We all usually experience our first period between the ages of 12 and 16, and the amazing thing is the cramps, the flow, and the length of our periods are different for everyone. This article takes a look at how periods differ over the decades of your life – your teens, 20s, 30s and 40s.
Periods During Your Teens
Experiencing your first menstrual cycle is always a little scary, as you never quite know when you will get it, or how menstrual care works exactly, as you’ve never used it before. Once you get your period for your first time, you can celebrate becoming more womanly.
It will be important to experiment with all sorts of menstrual care like menstrual cups, cotton pads, organic tampons and period panties to see what works best for you. You’ll also need to keep one of these in your school bag, in case your period visits you when you least expect it.
Once you get your period, it may be very heavy and last up to 7 days at a time, where you will experience heavy bloating, emotional PMS mood swings, hunger pangs and cravings for sweet things like chocolate.
It is a good idea to visit a gynecologist after the first time you get your period, just to make sure everything is working in perfect order, and to get good advice from him or her. Remember, you can now fall pregnant, so if you start becoming sexually active you will need to use protection.
Periods During Your 20s
Periods during your 20s are similar to your teens in the fact that you will often break out with pimples just before your period, and you can become over-emotional due to PMS. At this age, you are much more active, and have more energy than you will in your later years of life, so although all the exercise you do will help bring on your period, it will also affect them in the way that they don’t always last that long.
During this decade, you’re also very sexually active and may be on the pill, and this totally affects your menstrual cycle, often regulating it, or stopping it all together. You will also experience extremely tender breasts during PMS, and will become extremely lustful as your hormones change within the body, and will want as much sex as possible.
Your 20s are the best time (after your teens) to pick up any serious problems like PCOS (Poly Cystic Ovarian Syndrome), and get it treated – even if that means an operation. It’s better to do it while you are young and healthy and not planning on having children anytime soon, than later on in life.
When you’re in your 20s cramps can be severe, so it’s always a good idea to keep a bottle of ibuprofen close, some herbal teas and a hot water bottle for those days. You will also most likely experiment with different menstrual products such as menstrual cups, tampons, pads and period panties, to see which one works best for you.
Periods During Your 30s
In your early 30s, your periods are similar to your 20s. However, this is the decade when you will most likely have children, and after you give birth, your cycle might take a while to return to normal.

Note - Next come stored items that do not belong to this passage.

===== config.mk =====
export PLATFORM = sky130hd
export DESIGN_NAME = filt_cal_seq
export DESIGN_NICKNAME = d
export VERILOG_FILES = /design/src/rtl/cal_pkg.sv /design/src/rtl/cal_sync.sv /design/src/rtl/cal_phase_gen.sv /design/src/rtl/cal_sat_step.sv /design/src/rtl/filt_cal_seq.sv
export SDC_FILE = /design/constraint.sdc
export NUM_CORES = 1
export LEC_CHECK = 0
export ABC_AREA = 1
export ABC_CLOCK_PERIOD_IN_PS = 9720
export BUFFER_PORTS_ARGS = -buffer_cell sky130_fd_sc_hd__buf_2
export CORE_UTILIZATION = 33
export CTS_BUF_LIST = sky130_fd_sc_hd__clkbuf_16
export DETAILED_ROUTE_END_ITERATION = 16
export GPL_TIMING_DRIVEN = 0
export PLACE_DENSITY = 0.58
export SYNTH_ARGS = -nofsm -noshare
export SYNTH_HDL_FRONTEND = slang
export SYNTH_SLANG_ARGS = --single-unit

===== constraint.sdc =====
create_clock -name clk -period 9.72 [get_ports clk]
set_input_delay 1.458 -clock clk [delete_from_list [all_inputs] [get_ports clk]]
set_output_delay 1.458 -clock clk [all_outputs]
set_load 0.05 [all_outputs]

===== src/rtl/cal_pkg.sv =====
package cal_pkg;

  typedef enum logic [2:0] {
    ST_IDLE,
    ST_REF,
    ST_COARSE,
    ST_FINE,
    ST_DONE
  } cal_state_e;

endpackage


===== src/rtl/cal_sync.sv =====
module cal_sync #(
  parameter int N = 4
) (
  input  logic         clk,
  input  logic         rst,
  input  logic [N-1:0] d,
  output logic [N-1:0] q
);

  logic [N-1:0] meta;

  always_ff @(posedge clk) begin
    if (rst) begin
      meta <= '0;
      q    <= '0;
    end else begin
      meta <= d;
      q    <= meta;
    end
  end

endmodule


===== src/rtl/cal_phase_gen.sv =====
module cal_phase_gen #(
  parameter int DIV_W = 8
) (
  input  logic             clk,
  input  logic             rst,
  input  logic             clr,
  input  logic             run,
  input  logic [DIV_W-1:0] len_m1,
  output logic             ph0,
  output logic             ph1
);

  localparam int CW = DIV_W + 2;

  logic [CW-1:0] cnt;
  logic [CW-1:0] last;
  logic [CW-1:0] cnt_nx;

  // position len_m1+1 is the gap, len_m1+2 is the sample phase
  always_comb begin
    last   = CW'(len_m1) + CW'(2);
    cnt_nx = (cnt >= last) ? '0 : cnt + CW'(1);
  end

  always_ff @(posedge clk) begin
    if (rst) begin
      cnt <= '0;
      ph0 <= 1'b0;
      ph1 <= 1'b0;
    end else if (clr) begin
      cnt <= '0;
      ph0 <= 1'b1;
      ph1 <= 1'b0;
    end else if (!run) begin
      cnt <= '0;
      ph0 <= 1'b0;
      ph1 <= 1'b0;
    end else begin
      cnt <= cnt_nx;
      ph0 <= (cnt_nx <= CW'(len_m1));
      ph1 <= (cnt_nx == last);
    end
  end

  p_ph_excl_r2: assert property (@(posedge clk) disable iff (rst)
    !(ph0 && ph1));

  p_ph1_gap_r2: assert property (@(posedge clk) disable iff (rst)
    $rose(ph1) |-> !$past(ph0));

  p_quiet_r2: assert property (@(posedge clk) disable iff (rst)
    (!run && !clr) |=> (!ph0 && !ph1));

endmodule


===== src/rtl/cal_sat_step.sv =====
module cal_sat_step #(
  parameter int W         = 3,
  parameter int RST_VAL   = 4,
  parameter int STUCK_LIM = 8
) (
  input  logic         clk,
  input  logic         rst,
  input  logic         clr,
  input  logic         en,
  input  logic         up,
  output logic [W-1:0] code,
  output logic         stuck
);

  localparam int CNT_W = $clog2(STUCK_LIM + 1);
  localparam logic [W-1:0] CODE_MAX = {W{1'b1}};

  logic [CNT_W-1:0] blk_cnt;
  logic             at_lim;

  always_comb begin
    at_lim = up ? (code == CODE_MAX) : (code == '0);
  end

  always_ff @(posedge clk) begin
    if (rst || clr) begin
      code    <= W'(RST_VAL);
      blk_cnt <= '0;
      stuck   <= 1'b0;
    end else if (en) begin
      if (at_lim) begin
        if (blk_cnt != CNT_W'(STUCK_LIM)) blk_cnt <= blk_cnt + CNT_W'(1);
        if (blk_cnt == CNT_W'(STUCK_LIM - 1)) stuck <= 1'b1;
      end else begin
        code    <= up ? code + W'(1) : code - W'(1);
        blk_cnt <= '0;
      end
    end
  end

  p_step_one_r9: assert property (@(posedge clk) disable iff (rst)
    (!$past(clr) && !$stable(code)) |->
      (({1'b0, code} == {1'b0, $past(code)} + (W+1)'(1)) ||
       ({1'b0, code} + (W+1)'(1) == {1'b0, $past(code)})));

  p_stuck_sticky_r10: assert property (@(posedge clk) disable iff (rst)
    (stuck && !clr) |=> stuck);

endmodule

After giving birth, you may insert an IUD, as to prevent falling pregnant, and this can prevent ovulation from occurring and therefore your periods will disappear. However, if you don’t choose this option and carry on as normal, your cycle will change due to the fact that you are not as physically active due to work obligations, and may be eating less healthy due to overall stress, and this will affect your cycle overall.
You may also experience a difference in the severity of cramps. This is also the decade that endometriosis is often diagnosed.
Periods During Your 40s
This is the last decade of your period. Funny things will start to occur such as abnormal blood clots and your menstrual blood may change color occasionally to brown or black due to old blood that doesn’t come out in the previous cycle.
Periods may also become highly irregular, and may not arrive when you expect them to. The best thing to do in this case, is carry around a menstrual cup or some organic tampons, so that if you suddenly get your period while out, you can just pop your cup or tampon in. Also, your period usually only lasts a period of 4 days, as opposed to 7 when you were a teen, or in your twenties.
This is the decade that you will experience perimenopausal hormonal fluctuations, as your body prepares for menopause. You may even get a period every three weeks instead of every four weeks.
The best thing to do to keep your body and menstrual cycle as healthy as possible during this period, is eat well and do gentle exercise that stretches your body, such as yoga and pilates. You will also experience a decrease in your libido although you will feel lustful and amorous just a few days before your actual period – but it will feel nothing like when you were in your 20s, and early 30s.
Getting your period truly is a gift. It is one of the main experiences that differentiates men from women. Whether you are in your teens, 20s, 30s or 40s, take care when you get your period, use the products that work best for you, and get the rest and relaxation you need during one of the most special moments you will experience every month.